Collected data

Segment Open

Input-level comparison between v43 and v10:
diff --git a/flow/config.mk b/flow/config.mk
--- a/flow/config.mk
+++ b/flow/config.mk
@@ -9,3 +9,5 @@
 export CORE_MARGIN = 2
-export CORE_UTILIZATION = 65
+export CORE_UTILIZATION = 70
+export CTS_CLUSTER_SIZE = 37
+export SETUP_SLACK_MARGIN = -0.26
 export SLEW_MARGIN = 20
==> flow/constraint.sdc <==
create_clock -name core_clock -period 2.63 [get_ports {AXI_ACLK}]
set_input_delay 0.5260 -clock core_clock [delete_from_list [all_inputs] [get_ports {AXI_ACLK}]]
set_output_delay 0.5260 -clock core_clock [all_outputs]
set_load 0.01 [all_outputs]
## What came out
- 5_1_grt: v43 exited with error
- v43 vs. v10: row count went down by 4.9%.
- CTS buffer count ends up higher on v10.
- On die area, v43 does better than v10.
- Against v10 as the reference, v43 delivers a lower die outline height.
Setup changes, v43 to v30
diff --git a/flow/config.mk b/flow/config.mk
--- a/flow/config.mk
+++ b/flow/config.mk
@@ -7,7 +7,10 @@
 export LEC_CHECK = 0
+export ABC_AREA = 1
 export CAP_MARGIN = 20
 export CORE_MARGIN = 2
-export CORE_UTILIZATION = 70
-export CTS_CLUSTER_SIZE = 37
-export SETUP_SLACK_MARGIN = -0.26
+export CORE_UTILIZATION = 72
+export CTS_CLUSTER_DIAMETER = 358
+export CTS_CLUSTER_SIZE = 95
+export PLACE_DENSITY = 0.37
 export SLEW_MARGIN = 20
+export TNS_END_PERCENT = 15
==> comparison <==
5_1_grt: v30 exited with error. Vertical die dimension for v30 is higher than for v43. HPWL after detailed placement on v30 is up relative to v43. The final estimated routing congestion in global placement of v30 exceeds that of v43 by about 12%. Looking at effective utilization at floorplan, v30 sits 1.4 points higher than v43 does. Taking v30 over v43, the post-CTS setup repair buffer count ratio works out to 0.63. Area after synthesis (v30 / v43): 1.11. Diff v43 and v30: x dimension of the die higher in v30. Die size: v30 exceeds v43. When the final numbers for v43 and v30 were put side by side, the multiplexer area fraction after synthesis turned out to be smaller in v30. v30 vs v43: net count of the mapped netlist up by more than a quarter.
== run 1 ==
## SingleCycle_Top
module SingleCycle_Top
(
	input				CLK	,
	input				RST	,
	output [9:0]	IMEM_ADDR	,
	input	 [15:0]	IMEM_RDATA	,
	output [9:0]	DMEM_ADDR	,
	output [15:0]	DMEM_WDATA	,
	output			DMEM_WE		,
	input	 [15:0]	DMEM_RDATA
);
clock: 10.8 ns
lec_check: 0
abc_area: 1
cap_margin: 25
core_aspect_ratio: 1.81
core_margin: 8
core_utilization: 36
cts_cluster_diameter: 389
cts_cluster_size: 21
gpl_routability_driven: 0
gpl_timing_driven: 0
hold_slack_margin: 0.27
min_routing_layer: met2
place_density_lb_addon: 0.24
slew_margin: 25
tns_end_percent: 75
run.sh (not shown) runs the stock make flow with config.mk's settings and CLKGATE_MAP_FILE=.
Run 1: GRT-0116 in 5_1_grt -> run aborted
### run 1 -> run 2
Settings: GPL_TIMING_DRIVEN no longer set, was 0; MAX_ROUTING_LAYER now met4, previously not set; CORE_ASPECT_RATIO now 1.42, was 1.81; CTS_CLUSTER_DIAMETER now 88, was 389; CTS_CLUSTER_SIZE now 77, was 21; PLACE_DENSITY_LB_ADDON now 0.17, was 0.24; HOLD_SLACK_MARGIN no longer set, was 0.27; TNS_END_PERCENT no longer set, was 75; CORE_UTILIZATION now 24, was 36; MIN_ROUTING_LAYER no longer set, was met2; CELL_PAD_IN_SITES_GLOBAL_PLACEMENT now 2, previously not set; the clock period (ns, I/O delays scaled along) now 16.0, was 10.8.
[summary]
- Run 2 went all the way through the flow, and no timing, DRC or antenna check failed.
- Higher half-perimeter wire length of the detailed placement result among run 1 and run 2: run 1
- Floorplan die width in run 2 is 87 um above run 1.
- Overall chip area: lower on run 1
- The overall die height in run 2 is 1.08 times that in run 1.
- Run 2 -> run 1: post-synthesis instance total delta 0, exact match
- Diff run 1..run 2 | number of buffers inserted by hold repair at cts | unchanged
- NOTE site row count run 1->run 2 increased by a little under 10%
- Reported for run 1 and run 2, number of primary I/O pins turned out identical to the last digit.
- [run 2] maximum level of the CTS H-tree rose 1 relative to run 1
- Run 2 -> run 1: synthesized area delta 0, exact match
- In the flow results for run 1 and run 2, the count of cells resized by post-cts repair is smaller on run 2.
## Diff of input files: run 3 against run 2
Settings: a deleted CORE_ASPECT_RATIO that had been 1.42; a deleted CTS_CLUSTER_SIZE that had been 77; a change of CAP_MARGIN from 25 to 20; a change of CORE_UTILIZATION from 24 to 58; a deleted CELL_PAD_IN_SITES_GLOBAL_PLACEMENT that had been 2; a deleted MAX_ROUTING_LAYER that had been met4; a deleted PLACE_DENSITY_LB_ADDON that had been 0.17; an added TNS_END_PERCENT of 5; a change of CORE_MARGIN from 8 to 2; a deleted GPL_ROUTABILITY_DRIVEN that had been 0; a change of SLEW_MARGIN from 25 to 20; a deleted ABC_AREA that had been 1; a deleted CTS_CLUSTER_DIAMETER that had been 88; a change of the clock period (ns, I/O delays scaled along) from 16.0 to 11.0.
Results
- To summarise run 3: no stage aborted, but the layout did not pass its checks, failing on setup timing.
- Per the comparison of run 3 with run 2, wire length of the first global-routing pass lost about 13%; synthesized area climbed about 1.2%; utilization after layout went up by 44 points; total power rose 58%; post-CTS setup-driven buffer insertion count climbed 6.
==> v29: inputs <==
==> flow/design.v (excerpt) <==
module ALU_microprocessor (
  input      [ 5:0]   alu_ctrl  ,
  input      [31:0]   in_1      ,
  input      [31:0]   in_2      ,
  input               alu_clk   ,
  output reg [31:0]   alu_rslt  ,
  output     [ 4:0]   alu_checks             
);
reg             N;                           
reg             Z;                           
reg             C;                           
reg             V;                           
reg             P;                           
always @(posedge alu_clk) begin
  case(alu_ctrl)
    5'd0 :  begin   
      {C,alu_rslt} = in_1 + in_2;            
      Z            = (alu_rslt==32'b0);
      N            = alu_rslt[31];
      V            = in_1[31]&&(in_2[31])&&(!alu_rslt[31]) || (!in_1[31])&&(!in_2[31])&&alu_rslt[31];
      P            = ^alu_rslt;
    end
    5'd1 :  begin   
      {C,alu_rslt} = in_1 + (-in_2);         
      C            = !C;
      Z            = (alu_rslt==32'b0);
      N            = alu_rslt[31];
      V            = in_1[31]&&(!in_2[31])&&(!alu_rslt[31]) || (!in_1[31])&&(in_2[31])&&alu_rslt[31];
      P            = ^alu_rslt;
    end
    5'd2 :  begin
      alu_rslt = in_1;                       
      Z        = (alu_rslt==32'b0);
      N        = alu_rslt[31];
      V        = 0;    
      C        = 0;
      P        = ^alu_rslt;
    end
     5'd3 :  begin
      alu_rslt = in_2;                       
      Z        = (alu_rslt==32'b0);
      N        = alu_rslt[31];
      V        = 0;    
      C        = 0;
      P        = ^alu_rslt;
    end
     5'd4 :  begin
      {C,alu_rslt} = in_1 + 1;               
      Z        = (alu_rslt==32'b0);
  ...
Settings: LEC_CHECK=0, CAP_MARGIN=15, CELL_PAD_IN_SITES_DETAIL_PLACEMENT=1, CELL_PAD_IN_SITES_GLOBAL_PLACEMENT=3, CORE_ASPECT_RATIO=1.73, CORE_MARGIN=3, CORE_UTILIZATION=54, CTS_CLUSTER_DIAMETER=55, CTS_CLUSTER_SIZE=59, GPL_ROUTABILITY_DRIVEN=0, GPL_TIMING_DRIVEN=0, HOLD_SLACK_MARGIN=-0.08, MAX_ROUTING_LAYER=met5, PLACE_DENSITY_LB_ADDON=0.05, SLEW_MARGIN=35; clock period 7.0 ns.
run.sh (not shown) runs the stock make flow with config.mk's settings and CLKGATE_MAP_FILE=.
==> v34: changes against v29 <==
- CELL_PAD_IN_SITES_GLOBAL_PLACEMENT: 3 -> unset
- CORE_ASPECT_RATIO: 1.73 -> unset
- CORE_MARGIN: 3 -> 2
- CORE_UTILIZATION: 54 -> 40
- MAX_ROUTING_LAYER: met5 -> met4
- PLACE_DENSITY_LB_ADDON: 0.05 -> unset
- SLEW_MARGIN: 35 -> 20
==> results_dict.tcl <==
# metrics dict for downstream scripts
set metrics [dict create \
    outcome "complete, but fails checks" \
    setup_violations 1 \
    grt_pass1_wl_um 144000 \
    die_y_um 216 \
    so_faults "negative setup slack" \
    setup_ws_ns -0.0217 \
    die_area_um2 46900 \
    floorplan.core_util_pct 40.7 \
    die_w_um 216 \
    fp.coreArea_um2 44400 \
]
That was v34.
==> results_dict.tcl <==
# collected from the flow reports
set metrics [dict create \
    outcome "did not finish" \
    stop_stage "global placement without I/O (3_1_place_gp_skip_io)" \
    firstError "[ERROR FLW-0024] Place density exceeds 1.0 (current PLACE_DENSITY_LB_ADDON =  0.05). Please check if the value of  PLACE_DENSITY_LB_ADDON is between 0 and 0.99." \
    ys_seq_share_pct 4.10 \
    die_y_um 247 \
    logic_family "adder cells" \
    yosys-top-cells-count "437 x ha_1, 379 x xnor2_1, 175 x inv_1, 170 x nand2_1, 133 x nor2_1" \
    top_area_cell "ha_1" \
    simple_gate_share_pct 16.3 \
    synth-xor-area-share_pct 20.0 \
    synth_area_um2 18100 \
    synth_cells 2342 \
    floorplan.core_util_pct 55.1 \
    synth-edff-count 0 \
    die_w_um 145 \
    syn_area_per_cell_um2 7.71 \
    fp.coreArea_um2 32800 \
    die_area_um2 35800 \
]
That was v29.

Segment Closed

▸ **What this task involves**
In the data above, which lines lie between the line with "- 5_1_grt: v43 exited with error" and the line with "Setup changes, v43 to v30", inclusive? Print those lines exactly and nothing else.

▸ **Expected answer**
- 5_1_grt: v43 exited with error
- v43 vs. v10: row count went down by 4.9%.
- CTS buffer count ends up higher on v10.
- On die area, v43 does better than v10.
- Against v10 as the reference, v43 delivers a lower die outline height.
Setup changes, v43 to v30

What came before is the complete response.